Copy out each line in the listing below where the word "parameter" appears.

+++ DATA LISTING

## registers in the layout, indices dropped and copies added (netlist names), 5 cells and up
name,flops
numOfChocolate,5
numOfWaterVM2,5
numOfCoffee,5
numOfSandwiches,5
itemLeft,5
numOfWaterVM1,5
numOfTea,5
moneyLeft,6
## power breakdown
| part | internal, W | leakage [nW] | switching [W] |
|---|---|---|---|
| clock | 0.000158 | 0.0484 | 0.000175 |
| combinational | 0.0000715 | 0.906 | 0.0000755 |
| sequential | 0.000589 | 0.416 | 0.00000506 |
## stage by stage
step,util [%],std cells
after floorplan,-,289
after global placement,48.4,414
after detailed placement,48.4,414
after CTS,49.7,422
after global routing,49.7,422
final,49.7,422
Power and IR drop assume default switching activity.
==> flow/design.v <==
`timescale 1ns / 1ps
module SelectionOfAvatar(
	input [1:0] mode,
	input [5:0] userID,
	input [1:0] candidate,  
	input CLK,
	output reg [1:0] ballotBoxId,
	output reg [5:0] numberOfRegisteredVoters,
	output reg [5:0] numberOfVotesWinner,  
	output reg [1:0] WinnerId,
	output reg AlreadyRegistered,
	output reg AlreadyVoted,
	output reg NotRegistered,
	output reg VotingHasNotStarted,
	output reg RegistrationHasEnded
	);
	reg [7:0] counter;
	reg box [0:1][0:3][0:15];
	reg [5:0] winnerCount [0:3];
	initial begin
		counter = 0;
		AlreadyRegistered = 0;
		AlreadyVoted = 0;
		NotRegistered = 0;
		VotingHasNotStarted = 0;
		RegistrationHasEnded = 0;
		numberOfRegisteredVoters = 0;
		winnerCount[0] = 0;
		winnerCount[1] = 0;
		winnerCount[2] = 0;
		winnerCount[3] = 0;
		numberOfVotesWinner = 0;  
		WinnerId = 0;
	end
	always @(posedge CLK)
	begin
		AlreadyRegistered = 0;
		AlreadyVoted = 0;
		NotRegistered = 0;
		VotingHasNotStarted = 0;
		RegistrationHasEnded = 0;
		ballotBoxId = userID[5:4];
		counter = counter + 1;
		if (counter < 101) begin  
			if (mode == 0) begin
				if (box[0][ballotBoxId][userID[3:0]] == 1) begin
					AlreadyRegistered = 1;
				end
				else begin
					box[0][ballotBoxId][userID[3:0]] = 1;
					numberOfRegisteredVoters = numberOfRegisteredVoters + 1;
				end
			end
			else begin
				VotingHasNotStarted = 1;
			end
		end
		else if (counter > 100 && counter < 201) begin  
			if (mode == 1) begin
				if (box[0][ballotBoxId][userID[3:0]] == 1) begin
					if (box[1][ballotBoxId][userID[3:0]] == 1) begin
						AlreadyVoted = 1;
					end
					else begin
						winnerCount[candidate] = winnerCount[candidate] + 1;
						box[1][ballotBoxId][userID[3:0]] = 1;
					end
				end
				else begin
					NotRegistered = 1;
				end
			end
			else begin
				RegistrationHasEnded = 1;
			end
		end
		else begin  
			if(winnerCount[0] > winnerCount[1]
			&& winnerCount[0] > winnerCount[2]
			&& winnerCount[0] > winnerCount[3]) begin
				WinnerId <= 0;
				numberOfVotesWinner <= winnerCount[0];
			end
			else if(winnerCount[1] > winnerCount[0]
				  && winnerCount[1] > winnerCount[2]
				  && winnerCount[1] > winnerCount[3]) begin
				  WinnerId <= 1;
				  numberOfVotesWinner <= winnerCount[1];
			end
			else if(winnerCount[2] > winnerCount[0]
				  && winnerCount[2] > winnerCount[1]
			 	  && winnerCount[2] > winnerCount[3]) begin
				  WinnerId <= 2;
				  numberOfVotesWinner <= winnerCount[2];
			end
			else if(winnerCount[3] > winnerCount[0]
				  && winnerCount[3] > winnerCount[1]
				  && winnerCount[3] > winnerCount[2]) begin
				  WinnerId <= 3;
				  numberOfVotesWinner <= winnerCount[3];
			end
		end
	end
endmodule
==> flow/run.sh <==
#!/bin/bash
# OpenROAD 26Q1-2900-gdf79404cd8, Yosys 0.63+post, stock flow scripts
make -C /OpenROAD-flow-scripts/flow DESIGN_CONFIG=/design/flow/config.mk WORK_HOME=/design/flow/orfs finish
==> flow/config.mk <==
export PLATFORM = sky130hd
export DESIGN_NAME = SelectionOfAvatar
export DESIGN_NICKNAME = SelectionOfAvatar
export VERILOG_FILES = /design/flow/design.v
export SDC_FILE = /design/flow/constraint.sdc
export NUM_CORES = 4
export LEC_CHECK = 1
export CORE_AREA = 10 10 79 79
export DIE_AREA = 0 0 89 89
==> flow/constraint.sdc <==
current_design SelectionOfAvatar

set clk_period 3.1
set clk_io_pct 0.2

create_clock -name clk0 -period $clk_period [get_ports {CLK}]

set non_clock_inputs [all_inputs -no_clocks]
set_input_delay [expr $clk_period * $clk_io_pct] -clock clk0 $non_clock_inputs
set_output_delay [expr $clk_period * $clk_io_pct] -clock clk0 [all_outputs]
--- flow/constraint.sdc ---
current_design Third_Level

set clk_period 9.1
set clk_io_pct 0.2

create_clock -name clk0 -period $clk_period

set non_clock_inputs [all_inputs -no_clocks]
set_input_delay [expr $clk_period * $clk_io_pct] -clock clk0 $non_clock_inputs
set_output_delay [expr $clk_period * $clk_io_pct] -clock clk0 [all_outputs]
--- flow/run.sh ---
#!/bin/bash
# OpenROAD 26Q1-2900-gdf79404cd8, Yosys 0.63+post, stock flow scripts
make -C /OpenROAD-flow-scripts/flow DESIGN_CONFIG=/design/flow/config.mk WORK_HOME=/design/flow/orfs finish
--- flow/config.mk ---
export PLATFORM = sky130hd
export DESIGN_NAME = Third_Level
export DESIGN_NICKNAME = Third_Level
export VERILOG_FILES = /design/flow/design.v
export SDC_FILE = /design/flow/constraint.sdc
export NUM_CORES = 4
export LEC_CHECK = 1
export CORE_UTILIZATION = 40
--- flow/design.v ---
`timescale 1ns/1 ps
module Adder #(parameter WIDTH = 16) (
    input wire [WIDTH-1:0] a,
    input wire [WIDTH-1:0] b,
    output wire [WIDTH:0] sum
);
    assign sum = a + b;
endmodule
`timescale 1ns/1 ps
module Multiplier #(parameter WIDTH = 8) (
    input wire [WIDTH-1:0] a,
    input wire [WIDTH-1:0] b,
    output wire [2*WIDTH-1:0] product
);
    assign product = a * b;
endmodule
`timescale 1ns/1 ps
module Second_Level #(parameter DATA_WIDTH = 8, COEFF_WIDTH = 8) (
    input wire clk,
    input wire reset,
    input wire [DATA_WIDTH-1:0] data1,
    input wire [COEFF_WIDTH-1:0] coeff1,
    input wire [DATA_WIDTH-1:0] data2,
    input wire [COEFF_WIDTH-1:0] coeff2,
    output wire [DATA_WIDTH+COEFF_WIDTH:0] result
);
    wire [DATA_WIDTH+COEFF_WIDTH-1:0] mul1_out, mul2_out;
    Multiplier #(DATA_WIDTH) mul1(data1, coeff1, mul1_out);
    Multiplier #(DATA_WIDTH) mul2(data2, coeff2, mul2_out);
    Adder #(DATA_WIDTH+COEFF_WIDTH) add(mul1_out, mul2_out, result);
endmodule
`timescale 1ns/1 ps
module Third_Level #(parameter DATA_WIDTH = 8, COEFF_WIDTH = 8) (
    input wire clk,
    input wire reset,
    input wire [DATA_WIDTH-1:0] data1,
    input wire [DATA_WIDTH-1:0] data2,
    input wire [COEFF_WIDTH-1:0] coeff1,
    input wire [COEFF_WIDTH-1:0] coeff2,
    output wire [DATA_WIDTH+COEFF_WIDTH+1:0] final_result
);
    wire [DATA_WIDTH+COEFF_WIDTH:0] level2_out1, level2_out2;
    Second_Level #(DATA_WIDTH, COEFF_WIDTH) level2a(
        clk, reset, data1, coeff1, data2, coeff2, level2_out1
    );
    Second_Level #(DATA_WIDTH, COEFF_WIDTH) level2b(
        clk, reset, data1, coeff1, data2, coeff2, level2_out2
    );
    Adder #(DATA_WIDTH+COEFF_WIDTH+1) final_adder(level2_out1, level2_out2, final_result);
endmodule
==> out/metrics.yaml <==
worst_setup_path:
  arrival_ns: 7.16
  slowest_delay_ns: 0.56
  worst_path_max_delay_cell: "fa_1"
  crit_fanout: 6
  worstSetupStartpoint: "coeff1[6]"
  critical_path_class: "in2out"
  crit_required_ns: 7.28
  critPathLaunchType: "primary input"
  crit_top_cell: "fa_1"
  crit_chain: "buf_2 > nand2_1 > fa_1 > inv_1 > fa_1 > inv_1 > fa_1 > fa_1 > fa_1 > fa_1 > inv_2 > ha_4 > a21o_1 > a31o_1 > o21a_4 > a41oi_4 > buf_6 > o21ai_2 > xor2_1 > clkdlybuf4s50_1"
  crit_path_end_kind: "output port"
timing:
  rsz0062_at_grt: "true"
  setup_viol: 0
  slew_viol_final: 0
  hold_viol_final: 0
  finalCritPeriodShare_pct: 98.7
  finalCriticalPeriod_ns: 8.98
  fmax_mhz: 111
floorplan:
  fp_util_pct: 41.8
  die_area_sq_um: 11400
  die_h_um: 107
  coreArea_sq_um: 10500
  ios: 52
  rows: 37
  die_x_um: 107
synthesis:
  synthDistinctLibCells: 29
  yosysChipArea_sq_um: 4370
  synth_area_sq_um: 4370
  synth_seq_share_pct: 0
  ys_warn_count: 0
  synth_cells: 485
  syn_avg_cell_area_sq_um: 9.01
  ys_cells: 485
grt:
  antenna_found_initial: 0
  gr-usage-all-layers_pct: 18.4
  grt_overflow: 0
  grt_pass1_vias: 3500
  grt_max_degree: 9
  grt_pass1_wl_um: 15800
place:
  dp_hpwl_um: 8130
  place_congestion: 0.890
  io_buffers: 49
detailed_routing:
  vias_per_cell: 4.65
  dr.pass1.iters: 4
  wl_um: 8970
  first_iter_violations: 122
  route.met3.wl_um: 320
  dr_wl_met2_um: 4670
  wl_per_cell_um: 12.3
  num_vias: 3380
  highest_layer: "met4"
  drcViolationCount: 0
  antenna_cells: 0
  met1_length_um: 3930
  ant_nets: 0
finish:
  utilization_pct: 53.1
  ff_count: 0
  layout-drive-gt1-share_pct: 19.6
  area_growth_pct: 27.0
  regArea_sq_um: 0
  fill_cells: 953
  clkbuf_count: 0
min_path:
  holdCritStartpoint: "data1[0]"
  hold_path_end: "final_result[1]"
  whs_path_depth: 5
  hp-class: "in2out"
job:
  warning_count: 35
  cap_violations: 0
cts:
  holdBufCountCts: 0
outcome:
  status: "finished clean"
[worst max-delay path by stage]
stage | to | slack (ns) | depth (start not counted)
4_1_cts | final_result[17] | 0.005 | 19
6_report | final_result[14] | 0.12 | 20
5_1_grt | final_result[14] | -0.05 | 20
[per-stage QoR]
stage | instance area (sq um) | setup WS (ns) | instances | setup TNS, ns | hold WS [ns]
after floorplan | 4370 | 0.689 | 485 | 0 | 3.83
after global placement | 5430 | -0.467 | 723 | -3.37 | 4.97
after detailed placement | 5430 | -0.478 | 723 | -3.64 | 4.97
after CTS | 5530 | 0.00532 | 724 | 0 | 4.72
after global routing | 5550 | -0.0518 | 727 | -0.0518 | 4.63
final | 5550 | 0.122 | 727 | 0 | 4.56
[critical path: cells and delay by family]
| family | cells | cell delay (ns) |
|---|---|---|
| buffers and inverters | 6 | 0.89 |
| AND/OR/NAND/NOR | 1 | 0.09 |
| AND-OR/OR-AND | 5 | 0.91 |
| adder cells (fa/ha/maj) | 7 | 3.31 |
| XOR/XNOR | 1 | 0.13 |
[per-layer routing]
layer  up-vias  GRT usage [%]
met3         2           1.63
met1      1669           27.3
met5         -              0
li1       1647              -
met4         0          0.685
met2        62           32.1
[logic make-up after synthesis]
kind of cell | after synthesis | synth area share (%)
XOR/XNOR | 13 | 2.60
adder cells (fa/ha/maj) | 162 | 63.0
AND/OR/NAND/NOR | 148 | 18.0
buffers and inverters | 137 | 11.8
other | 1 | 0.0858
AND-OR/OR-AND | 24 | 4.44
[synthesized netlist by cell type]
| cell type | number | area (sq um) |
|---|---|---|
| inv_1 | 136 | 510 |
| fa_1 | 97 | 1940 |
| and2_1 | 84 | 526 |
| ha_1 | 65 | 813 |
| nand2_1 | 48 | 180 |
| a21oi_1 | 8 | 40.0 |
| xnor2_1 | 8 | 70.1 |
| nor2_1 | 5 | 18.8 |
| xor2_1 | 5 | 43.8 |
| nand3_1 | 4 | 20.0 |
| a21o_1 | 3 | 22.5 |
| a211oi_1 | 2 | 15.0 |
| nor2b_1 | 2 | 12.5 |
| nor3_1 | 2 | 10.0 |
| o21ai_1 | 2 | 10.0 |
| a221oi_2 | 1 | 15.0 |
| a31o_1 | 1 | 8.76 |
| a31oi_1 | 1 | 6.26 |
| a41oi_4 | 1 | 27.5 |
| and3_1 | 1 | 6.26 |
| and3_2 | 1 | 7.51 |
| buf_4 | 1 | 7.51 |
| conb_1 | 1 | 3.75 |
| nand4_1 | 1 | 6.26 |
| o21a_1 | 1 | 7.51 |
| o21a_4 | 1 | 15.0 |
| o21ai_0 | 1 | 5.00 |
| o221ai_1 | 1 | 8.76 |
| o31ai_2 | 1 | 12.5 |
[final cells by class]
cell class                      count  area, sq um  area share, %
Inverter                          136          510           9.19
Timing Repair Buffer              107          875           15.8
Multi-Input combinational cell    348         4000           72.0
Tap cell                          136          170           3.06
[what timing repair did]
item	4_1_cts	5_1_grt
gates resized	68	57
setup endpoints to repair	10	8
buffers inserted	1	4
pin swaps	31	41
[cells in the final DEF (no fill, tap or decap), types with 5 or more instances in the layout]
cell type        instances
fa_2                     7
clkbuf_2                16
xnor2_1                  7
fa_1                    90
xor2_1                   5
clkdlybuf4s50_1         13
dlymetal6s2s_1           6
ha_1                    60
inv_1                  134
buf_6                   11
and2_4                   6
and2_1                  78
dlygate4sd2_1           10
buf_4                   47
nand2_1                 47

++++++

* **ANSWER BELOW**:
module Adder #(parameter WIDTH = 16) (
module Multiplier #(parameter WIDTH = 8) (
module Second_Level #(parameter DATA_WIDTH = 8, COEFF_WIDTH = 8) (
module Third_Level #(parameter DATA_WIDTH = 8, COEFF_WIDTH = 8) (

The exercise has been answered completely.